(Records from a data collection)
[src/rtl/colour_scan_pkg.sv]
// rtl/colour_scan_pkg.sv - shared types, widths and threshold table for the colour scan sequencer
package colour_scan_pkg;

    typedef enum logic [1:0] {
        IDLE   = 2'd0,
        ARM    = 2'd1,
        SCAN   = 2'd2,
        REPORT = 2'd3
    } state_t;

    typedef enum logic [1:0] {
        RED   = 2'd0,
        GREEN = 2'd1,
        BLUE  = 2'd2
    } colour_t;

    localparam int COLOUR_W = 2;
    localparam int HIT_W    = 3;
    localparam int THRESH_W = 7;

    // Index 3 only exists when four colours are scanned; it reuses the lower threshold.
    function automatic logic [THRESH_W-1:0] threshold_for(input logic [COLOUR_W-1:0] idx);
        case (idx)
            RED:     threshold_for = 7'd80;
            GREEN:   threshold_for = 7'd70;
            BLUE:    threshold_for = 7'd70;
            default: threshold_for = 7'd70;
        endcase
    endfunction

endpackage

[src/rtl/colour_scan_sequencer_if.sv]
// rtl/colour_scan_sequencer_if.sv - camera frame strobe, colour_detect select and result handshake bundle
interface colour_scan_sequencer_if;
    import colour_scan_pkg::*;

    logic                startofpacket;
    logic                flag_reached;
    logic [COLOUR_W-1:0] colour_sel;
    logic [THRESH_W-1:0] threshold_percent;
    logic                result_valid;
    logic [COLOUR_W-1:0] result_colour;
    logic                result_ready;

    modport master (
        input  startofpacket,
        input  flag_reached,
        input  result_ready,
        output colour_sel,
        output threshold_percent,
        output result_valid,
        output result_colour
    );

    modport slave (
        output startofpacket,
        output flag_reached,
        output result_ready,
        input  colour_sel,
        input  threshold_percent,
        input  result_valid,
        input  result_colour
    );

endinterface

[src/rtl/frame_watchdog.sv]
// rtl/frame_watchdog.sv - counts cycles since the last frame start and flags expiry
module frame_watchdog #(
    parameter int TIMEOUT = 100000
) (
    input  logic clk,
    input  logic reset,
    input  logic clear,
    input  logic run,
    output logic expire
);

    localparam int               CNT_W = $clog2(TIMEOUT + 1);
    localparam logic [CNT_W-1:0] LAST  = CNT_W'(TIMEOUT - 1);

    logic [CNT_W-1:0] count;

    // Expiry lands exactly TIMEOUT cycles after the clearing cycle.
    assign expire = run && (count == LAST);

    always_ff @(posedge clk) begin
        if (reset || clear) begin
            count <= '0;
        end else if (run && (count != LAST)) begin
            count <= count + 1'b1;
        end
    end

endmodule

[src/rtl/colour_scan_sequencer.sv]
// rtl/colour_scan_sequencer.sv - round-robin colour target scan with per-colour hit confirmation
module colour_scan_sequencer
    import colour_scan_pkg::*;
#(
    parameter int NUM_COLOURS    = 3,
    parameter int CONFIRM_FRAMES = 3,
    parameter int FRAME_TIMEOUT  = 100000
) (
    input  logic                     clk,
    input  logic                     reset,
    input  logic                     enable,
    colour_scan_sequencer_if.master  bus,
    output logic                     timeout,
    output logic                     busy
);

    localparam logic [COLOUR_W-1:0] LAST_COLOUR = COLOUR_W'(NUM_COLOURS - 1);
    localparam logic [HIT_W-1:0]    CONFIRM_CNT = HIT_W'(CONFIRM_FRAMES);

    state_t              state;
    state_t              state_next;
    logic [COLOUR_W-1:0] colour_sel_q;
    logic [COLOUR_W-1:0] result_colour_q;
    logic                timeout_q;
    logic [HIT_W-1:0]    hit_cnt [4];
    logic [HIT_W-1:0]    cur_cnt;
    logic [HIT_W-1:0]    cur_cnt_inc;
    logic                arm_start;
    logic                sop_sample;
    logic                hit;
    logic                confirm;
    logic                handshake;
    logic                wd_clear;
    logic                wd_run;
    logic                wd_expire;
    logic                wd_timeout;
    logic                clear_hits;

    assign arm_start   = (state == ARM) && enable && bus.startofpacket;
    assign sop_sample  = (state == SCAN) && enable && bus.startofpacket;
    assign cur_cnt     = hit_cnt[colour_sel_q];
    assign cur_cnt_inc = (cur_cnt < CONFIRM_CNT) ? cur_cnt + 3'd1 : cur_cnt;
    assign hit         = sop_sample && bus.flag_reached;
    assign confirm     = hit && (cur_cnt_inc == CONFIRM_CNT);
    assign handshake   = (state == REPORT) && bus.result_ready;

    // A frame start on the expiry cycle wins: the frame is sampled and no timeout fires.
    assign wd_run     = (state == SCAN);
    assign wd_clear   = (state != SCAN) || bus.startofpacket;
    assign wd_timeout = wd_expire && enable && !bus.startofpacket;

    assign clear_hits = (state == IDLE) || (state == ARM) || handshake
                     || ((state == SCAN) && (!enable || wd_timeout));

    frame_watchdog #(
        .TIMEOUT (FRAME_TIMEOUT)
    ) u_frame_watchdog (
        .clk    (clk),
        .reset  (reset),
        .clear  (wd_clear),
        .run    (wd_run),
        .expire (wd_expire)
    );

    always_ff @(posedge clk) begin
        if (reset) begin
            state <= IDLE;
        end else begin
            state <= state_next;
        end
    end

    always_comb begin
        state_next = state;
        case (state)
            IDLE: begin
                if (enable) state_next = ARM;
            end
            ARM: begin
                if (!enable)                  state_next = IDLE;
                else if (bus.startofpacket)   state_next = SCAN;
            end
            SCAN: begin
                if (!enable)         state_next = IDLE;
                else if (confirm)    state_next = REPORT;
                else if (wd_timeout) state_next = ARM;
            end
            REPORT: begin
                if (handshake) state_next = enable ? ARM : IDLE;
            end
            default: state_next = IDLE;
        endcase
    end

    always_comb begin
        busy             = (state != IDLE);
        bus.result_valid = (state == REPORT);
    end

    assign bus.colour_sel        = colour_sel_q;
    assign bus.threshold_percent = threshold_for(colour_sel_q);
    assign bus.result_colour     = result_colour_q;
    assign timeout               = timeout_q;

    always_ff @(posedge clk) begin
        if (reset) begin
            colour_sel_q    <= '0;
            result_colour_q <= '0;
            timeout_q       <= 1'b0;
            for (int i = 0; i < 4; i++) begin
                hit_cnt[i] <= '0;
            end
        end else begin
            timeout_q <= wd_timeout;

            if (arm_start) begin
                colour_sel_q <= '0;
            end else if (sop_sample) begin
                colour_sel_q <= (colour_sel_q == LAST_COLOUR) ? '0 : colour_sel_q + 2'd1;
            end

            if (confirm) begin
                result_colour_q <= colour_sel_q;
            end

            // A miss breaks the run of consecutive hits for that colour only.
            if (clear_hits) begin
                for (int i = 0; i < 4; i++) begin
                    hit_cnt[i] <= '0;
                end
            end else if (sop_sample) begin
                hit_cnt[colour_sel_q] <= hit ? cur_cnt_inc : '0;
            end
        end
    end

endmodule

* * *

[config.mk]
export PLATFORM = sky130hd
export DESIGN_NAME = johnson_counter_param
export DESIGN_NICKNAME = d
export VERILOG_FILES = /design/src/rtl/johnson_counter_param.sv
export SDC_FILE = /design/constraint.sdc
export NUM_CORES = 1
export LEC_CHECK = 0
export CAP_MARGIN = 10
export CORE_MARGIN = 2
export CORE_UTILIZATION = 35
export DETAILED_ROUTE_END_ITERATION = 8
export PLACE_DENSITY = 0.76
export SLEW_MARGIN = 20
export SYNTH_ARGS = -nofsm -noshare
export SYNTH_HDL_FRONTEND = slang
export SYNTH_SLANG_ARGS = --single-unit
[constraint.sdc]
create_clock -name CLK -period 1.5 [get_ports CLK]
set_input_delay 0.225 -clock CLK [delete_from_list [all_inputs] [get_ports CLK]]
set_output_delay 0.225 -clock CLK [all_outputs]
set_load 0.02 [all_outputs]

---

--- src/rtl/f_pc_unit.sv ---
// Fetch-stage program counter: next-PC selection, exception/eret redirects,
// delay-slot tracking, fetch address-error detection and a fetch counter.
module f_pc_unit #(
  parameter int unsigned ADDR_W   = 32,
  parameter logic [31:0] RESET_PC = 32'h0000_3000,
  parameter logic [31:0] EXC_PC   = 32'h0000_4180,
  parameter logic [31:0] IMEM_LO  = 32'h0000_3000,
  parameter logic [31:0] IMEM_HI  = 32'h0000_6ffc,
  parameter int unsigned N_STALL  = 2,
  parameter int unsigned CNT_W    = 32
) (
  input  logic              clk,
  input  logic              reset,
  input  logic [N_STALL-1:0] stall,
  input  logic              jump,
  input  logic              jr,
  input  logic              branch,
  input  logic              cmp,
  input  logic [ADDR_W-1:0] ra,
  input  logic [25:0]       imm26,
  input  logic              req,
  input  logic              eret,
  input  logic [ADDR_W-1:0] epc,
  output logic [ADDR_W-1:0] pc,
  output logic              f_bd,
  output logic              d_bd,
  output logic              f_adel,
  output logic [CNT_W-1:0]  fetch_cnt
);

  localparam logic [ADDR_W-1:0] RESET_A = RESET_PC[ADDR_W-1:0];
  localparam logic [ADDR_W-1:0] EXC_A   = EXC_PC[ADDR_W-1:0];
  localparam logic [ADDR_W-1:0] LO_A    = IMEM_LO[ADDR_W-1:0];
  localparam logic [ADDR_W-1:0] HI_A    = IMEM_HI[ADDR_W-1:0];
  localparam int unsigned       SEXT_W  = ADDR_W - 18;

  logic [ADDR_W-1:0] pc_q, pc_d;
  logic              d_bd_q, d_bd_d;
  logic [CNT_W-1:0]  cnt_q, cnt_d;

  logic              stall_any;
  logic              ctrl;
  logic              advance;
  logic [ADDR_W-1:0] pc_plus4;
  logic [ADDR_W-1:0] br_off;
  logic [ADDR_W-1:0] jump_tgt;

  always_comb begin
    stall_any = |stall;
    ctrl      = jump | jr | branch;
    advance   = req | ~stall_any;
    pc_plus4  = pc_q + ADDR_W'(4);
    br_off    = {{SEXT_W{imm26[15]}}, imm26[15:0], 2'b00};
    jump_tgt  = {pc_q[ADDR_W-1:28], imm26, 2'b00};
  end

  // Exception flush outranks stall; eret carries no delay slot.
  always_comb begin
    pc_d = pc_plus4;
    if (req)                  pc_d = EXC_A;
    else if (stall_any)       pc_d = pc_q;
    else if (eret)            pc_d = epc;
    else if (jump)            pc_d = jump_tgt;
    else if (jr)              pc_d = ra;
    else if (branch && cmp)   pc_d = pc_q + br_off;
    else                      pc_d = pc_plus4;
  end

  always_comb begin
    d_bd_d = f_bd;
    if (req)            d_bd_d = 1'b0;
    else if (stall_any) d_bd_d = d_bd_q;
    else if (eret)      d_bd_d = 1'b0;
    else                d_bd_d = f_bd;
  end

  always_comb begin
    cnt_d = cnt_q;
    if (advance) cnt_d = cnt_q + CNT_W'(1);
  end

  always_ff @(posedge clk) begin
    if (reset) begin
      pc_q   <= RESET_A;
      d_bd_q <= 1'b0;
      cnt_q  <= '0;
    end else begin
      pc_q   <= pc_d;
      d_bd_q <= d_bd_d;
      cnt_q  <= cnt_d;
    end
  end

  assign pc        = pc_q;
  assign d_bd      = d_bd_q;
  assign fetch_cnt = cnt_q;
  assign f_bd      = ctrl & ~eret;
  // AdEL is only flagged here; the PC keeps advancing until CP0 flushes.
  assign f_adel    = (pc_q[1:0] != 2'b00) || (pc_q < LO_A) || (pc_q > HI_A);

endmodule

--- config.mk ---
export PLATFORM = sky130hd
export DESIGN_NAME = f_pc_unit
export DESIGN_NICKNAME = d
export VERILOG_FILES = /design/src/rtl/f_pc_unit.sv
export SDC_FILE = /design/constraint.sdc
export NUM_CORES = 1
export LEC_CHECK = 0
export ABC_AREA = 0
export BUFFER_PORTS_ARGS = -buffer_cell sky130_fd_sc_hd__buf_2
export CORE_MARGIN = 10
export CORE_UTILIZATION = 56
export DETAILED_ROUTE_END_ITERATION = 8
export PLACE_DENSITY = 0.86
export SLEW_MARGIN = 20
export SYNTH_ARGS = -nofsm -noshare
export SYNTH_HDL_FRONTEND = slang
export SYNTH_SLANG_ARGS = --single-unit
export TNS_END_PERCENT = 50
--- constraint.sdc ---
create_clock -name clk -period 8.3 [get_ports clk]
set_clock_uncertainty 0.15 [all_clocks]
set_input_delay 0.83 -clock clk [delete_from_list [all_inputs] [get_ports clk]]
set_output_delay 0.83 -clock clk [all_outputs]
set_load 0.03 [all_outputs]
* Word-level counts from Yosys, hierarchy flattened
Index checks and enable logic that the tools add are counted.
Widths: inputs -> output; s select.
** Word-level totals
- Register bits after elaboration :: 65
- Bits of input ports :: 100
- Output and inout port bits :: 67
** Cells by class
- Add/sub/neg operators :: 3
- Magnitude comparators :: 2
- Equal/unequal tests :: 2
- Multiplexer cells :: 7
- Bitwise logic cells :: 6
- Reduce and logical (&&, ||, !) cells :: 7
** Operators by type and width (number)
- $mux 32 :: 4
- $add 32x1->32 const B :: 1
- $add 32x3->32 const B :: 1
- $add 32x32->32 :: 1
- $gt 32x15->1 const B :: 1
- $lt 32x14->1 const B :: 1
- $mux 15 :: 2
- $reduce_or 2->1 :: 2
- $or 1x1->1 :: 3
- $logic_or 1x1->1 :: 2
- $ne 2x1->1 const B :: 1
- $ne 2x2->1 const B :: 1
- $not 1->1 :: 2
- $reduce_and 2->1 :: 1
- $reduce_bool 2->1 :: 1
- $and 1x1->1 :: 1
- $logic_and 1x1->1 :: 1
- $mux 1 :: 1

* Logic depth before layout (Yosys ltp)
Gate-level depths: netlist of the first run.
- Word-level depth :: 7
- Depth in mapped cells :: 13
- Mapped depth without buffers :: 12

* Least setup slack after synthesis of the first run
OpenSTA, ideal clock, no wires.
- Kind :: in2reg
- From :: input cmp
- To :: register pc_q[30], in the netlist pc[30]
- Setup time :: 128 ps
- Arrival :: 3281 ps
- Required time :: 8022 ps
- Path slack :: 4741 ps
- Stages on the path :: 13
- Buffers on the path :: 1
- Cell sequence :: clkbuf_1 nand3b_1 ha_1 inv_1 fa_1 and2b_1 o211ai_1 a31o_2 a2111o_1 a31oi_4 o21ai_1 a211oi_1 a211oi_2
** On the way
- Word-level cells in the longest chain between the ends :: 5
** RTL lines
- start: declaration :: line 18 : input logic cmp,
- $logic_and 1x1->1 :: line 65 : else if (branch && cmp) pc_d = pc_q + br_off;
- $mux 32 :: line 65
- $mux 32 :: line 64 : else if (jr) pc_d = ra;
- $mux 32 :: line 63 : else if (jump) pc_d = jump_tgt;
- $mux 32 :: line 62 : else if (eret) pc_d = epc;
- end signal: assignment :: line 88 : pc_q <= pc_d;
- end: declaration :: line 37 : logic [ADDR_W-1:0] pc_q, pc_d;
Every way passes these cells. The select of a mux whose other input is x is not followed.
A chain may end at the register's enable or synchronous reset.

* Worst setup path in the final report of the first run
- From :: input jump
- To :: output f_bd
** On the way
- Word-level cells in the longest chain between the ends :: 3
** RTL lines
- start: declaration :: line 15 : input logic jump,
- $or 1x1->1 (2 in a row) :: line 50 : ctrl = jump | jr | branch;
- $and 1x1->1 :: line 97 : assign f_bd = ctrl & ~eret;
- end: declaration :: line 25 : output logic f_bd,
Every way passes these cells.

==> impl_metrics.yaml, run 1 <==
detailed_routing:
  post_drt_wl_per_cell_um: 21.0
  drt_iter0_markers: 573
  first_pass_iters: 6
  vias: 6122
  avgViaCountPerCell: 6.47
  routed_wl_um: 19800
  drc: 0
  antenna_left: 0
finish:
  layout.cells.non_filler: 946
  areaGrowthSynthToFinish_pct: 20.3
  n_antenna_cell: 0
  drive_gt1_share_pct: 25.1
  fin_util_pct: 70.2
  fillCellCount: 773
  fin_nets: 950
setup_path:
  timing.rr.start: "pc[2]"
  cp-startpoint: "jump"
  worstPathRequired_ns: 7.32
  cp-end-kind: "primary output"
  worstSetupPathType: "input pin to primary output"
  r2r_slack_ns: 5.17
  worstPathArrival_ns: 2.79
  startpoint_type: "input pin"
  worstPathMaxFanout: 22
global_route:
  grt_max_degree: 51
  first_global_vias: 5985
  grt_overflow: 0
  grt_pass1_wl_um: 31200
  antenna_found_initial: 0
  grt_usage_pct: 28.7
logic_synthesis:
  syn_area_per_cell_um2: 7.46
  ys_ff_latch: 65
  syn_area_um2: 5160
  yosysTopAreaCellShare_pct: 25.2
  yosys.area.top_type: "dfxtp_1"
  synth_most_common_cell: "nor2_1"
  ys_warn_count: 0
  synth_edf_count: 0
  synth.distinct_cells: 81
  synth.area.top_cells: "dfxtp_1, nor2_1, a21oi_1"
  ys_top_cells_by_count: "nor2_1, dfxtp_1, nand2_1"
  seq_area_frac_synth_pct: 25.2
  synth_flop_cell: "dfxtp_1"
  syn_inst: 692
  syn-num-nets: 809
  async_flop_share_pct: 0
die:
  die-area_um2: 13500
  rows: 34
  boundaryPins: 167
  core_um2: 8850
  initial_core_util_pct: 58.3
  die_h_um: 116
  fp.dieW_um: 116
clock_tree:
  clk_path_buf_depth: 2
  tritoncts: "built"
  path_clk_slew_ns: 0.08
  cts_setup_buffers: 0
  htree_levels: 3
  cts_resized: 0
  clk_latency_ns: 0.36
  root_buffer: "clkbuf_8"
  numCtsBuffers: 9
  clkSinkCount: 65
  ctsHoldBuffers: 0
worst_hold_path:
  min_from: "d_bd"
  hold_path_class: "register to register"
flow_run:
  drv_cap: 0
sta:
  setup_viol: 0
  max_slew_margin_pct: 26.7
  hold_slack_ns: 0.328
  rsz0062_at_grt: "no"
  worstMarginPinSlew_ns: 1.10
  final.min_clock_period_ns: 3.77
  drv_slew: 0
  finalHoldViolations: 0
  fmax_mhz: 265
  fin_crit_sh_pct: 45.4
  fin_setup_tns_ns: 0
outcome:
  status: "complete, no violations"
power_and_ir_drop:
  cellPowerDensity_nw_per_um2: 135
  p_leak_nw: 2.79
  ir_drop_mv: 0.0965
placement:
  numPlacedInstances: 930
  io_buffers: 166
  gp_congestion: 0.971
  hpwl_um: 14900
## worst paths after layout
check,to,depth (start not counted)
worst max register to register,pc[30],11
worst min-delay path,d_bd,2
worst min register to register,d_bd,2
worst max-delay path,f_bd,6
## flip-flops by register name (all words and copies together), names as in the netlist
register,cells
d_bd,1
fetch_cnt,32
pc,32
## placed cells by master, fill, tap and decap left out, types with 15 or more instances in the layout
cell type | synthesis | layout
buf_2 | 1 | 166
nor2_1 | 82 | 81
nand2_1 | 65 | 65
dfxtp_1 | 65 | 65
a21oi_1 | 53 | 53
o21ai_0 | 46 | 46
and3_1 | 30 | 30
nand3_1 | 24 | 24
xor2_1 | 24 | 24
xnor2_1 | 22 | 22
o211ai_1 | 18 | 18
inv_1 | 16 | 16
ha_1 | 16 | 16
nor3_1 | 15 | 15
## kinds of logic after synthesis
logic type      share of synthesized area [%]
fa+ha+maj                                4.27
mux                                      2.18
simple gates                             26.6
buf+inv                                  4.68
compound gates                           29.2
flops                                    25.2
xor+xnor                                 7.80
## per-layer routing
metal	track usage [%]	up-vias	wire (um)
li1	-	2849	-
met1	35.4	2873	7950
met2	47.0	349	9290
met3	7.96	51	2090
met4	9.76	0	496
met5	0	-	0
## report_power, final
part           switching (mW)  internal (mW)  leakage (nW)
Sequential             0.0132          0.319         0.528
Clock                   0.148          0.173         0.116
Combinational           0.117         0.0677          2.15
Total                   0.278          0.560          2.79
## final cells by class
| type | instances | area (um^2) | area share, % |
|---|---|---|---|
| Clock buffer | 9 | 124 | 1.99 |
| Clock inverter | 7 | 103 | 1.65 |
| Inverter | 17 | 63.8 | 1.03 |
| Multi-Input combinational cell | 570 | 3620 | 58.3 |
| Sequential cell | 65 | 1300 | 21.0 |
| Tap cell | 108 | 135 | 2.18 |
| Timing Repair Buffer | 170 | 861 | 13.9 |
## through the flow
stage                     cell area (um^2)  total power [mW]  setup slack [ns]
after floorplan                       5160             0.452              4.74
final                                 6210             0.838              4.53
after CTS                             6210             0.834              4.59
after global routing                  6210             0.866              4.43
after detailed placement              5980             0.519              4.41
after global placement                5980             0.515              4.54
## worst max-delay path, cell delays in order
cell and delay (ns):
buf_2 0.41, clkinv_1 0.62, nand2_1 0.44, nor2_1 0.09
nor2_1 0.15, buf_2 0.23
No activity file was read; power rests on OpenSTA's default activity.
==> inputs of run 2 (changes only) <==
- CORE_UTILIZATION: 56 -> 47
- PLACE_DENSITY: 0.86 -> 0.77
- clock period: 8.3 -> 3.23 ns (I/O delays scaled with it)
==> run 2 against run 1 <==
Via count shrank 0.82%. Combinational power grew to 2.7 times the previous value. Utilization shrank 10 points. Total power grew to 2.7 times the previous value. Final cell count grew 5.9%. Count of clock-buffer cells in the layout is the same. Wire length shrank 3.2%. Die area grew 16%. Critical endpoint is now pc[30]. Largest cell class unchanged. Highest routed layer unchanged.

WORK TO BE COMPLETED >> Would you output, from the records above, exactly the run of lines that starts at the line containing "- Path slack :: 4741 ps" and ends at the line containing "- end signal: assignment", and only that run?

PROBLEM SOLUTION >>
- Path slack :: 4741 ps
- Stages on the path :: 13
- Buffers on the path :: 1
- Cell sequence :: clkbuf_1 nand3b_1 ha_1 inv_1 fa_1 and2b_1 o211ai_1 a31o_2 a2111o_1 a31oi_4 o21ai_1 a211oi_1 a211oi_2
** On the way
- Word-level cells in the longest chain between the ends :: 5
** RTL lines
- start: declaration :: line 18 : input logic cmp,
- $logic_and 1x1->1 :: line 65 : else if (branch && cmp) pc_d = pc_q + br_off;
- $mux 32 :: line 65
- $mux 32 :: line 64 : else if (jr) pc_d = ra;
- $mux 32 :: line 63 : else if (jump) pc_d = jump_tgt;
- $mux 32 :: line 62 : else if (eret) pc_d = epc;
- end signal: assignment :: line 88 : pc_q <= pc_d;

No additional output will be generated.